- WHAT IS REQUIRED: Beginning with the first line of the entries below, quote each line until you reach and include the line with "localparam logic [16:0]".

(Saved data entries)
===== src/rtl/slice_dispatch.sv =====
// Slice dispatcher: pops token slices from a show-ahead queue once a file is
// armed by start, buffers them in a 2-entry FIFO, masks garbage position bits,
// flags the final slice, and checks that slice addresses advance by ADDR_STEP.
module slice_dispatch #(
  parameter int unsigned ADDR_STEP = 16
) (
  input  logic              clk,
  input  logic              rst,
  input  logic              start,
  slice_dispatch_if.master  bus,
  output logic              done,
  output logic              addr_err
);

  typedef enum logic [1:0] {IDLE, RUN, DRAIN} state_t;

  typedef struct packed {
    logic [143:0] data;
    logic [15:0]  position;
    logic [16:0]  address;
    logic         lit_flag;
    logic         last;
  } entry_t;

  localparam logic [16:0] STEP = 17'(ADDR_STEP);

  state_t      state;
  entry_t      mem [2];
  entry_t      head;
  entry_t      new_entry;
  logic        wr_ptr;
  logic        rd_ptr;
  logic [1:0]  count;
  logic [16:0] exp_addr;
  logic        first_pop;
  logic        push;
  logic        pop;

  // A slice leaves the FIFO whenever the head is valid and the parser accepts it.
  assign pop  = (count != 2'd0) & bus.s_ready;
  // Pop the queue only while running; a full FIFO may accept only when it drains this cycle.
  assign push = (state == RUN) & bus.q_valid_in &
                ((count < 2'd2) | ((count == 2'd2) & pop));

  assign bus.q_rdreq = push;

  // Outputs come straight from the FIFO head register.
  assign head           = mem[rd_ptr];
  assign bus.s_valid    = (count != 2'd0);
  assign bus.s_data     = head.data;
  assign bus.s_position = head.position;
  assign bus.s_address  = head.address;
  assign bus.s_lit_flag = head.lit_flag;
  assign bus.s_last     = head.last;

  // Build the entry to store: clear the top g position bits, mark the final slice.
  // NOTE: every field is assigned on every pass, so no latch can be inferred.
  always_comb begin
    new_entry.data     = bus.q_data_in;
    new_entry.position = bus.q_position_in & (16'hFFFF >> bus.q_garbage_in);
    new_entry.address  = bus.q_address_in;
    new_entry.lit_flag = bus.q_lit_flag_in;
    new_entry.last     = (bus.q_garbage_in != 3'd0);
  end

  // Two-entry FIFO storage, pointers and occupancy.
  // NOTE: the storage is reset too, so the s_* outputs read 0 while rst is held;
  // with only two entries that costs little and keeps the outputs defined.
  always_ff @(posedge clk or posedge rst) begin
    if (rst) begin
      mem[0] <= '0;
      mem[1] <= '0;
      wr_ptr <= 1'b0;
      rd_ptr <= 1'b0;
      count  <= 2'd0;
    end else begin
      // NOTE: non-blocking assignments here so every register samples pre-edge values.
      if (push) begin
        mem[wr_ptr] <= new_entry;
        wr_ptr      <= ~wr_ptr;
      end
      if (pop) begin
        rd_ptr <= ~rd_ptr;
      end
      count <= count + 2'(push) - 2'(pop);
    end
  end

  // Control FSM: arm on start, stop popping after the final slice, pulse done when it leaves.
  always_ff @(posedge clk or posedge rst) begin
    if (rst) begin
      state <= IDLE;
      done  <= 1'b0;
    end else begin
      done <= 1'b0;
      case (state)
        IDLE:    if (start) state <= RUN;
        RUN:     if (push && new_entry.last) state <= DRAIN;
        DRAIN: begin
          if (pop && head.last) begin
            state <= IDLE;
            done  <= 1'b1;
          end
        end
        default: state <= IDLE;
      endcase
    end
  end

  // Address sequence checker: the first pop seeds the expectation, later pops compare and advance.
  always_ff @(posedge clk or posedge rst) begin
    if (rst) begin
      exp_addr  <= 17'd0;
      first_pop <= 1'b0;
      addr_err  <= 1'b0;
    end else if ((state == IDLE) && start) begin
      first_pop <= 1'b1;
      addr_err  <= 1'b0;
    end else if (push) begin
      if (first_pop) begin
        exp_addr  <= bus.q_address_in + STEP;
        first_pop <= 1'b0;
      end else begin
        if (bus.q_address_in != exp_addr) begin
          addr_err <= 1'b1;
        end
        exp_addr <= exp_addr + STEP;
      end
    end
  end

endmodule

- OUTPUT:
===== src/rtl/slice_dispatch.sv =====
// Slice dispatcher: pops token slices from a show-ahead queue once a file is
// armed by start, buffers them in a 2-entry FIFO, masks garbage position bits,
// flags the final slice, and checks that slice addresses advance by ADDR_STEP.
module slice_dispatch #(
  parameter int unsigned ADDR_STEP = 16
) (
  input  logic              clk,
  input  logic              rst,
  input  logic              start,
  slice_dispatch_if.master  bus,
  output logic              done,
  output logic              addr_err
);

  typedef enum logic [1:0] {IDLE, RUN, DRAIN} state_t;

  typedef struct packed {
    logic [143:0] data;
    logic [15:0]  position;
    logic [16:0]  address;
    logic         lit_flag;
    logic         last;
  } entry_t;

  localparam logic [16:0] STEP = 17'(ADDR_STEP);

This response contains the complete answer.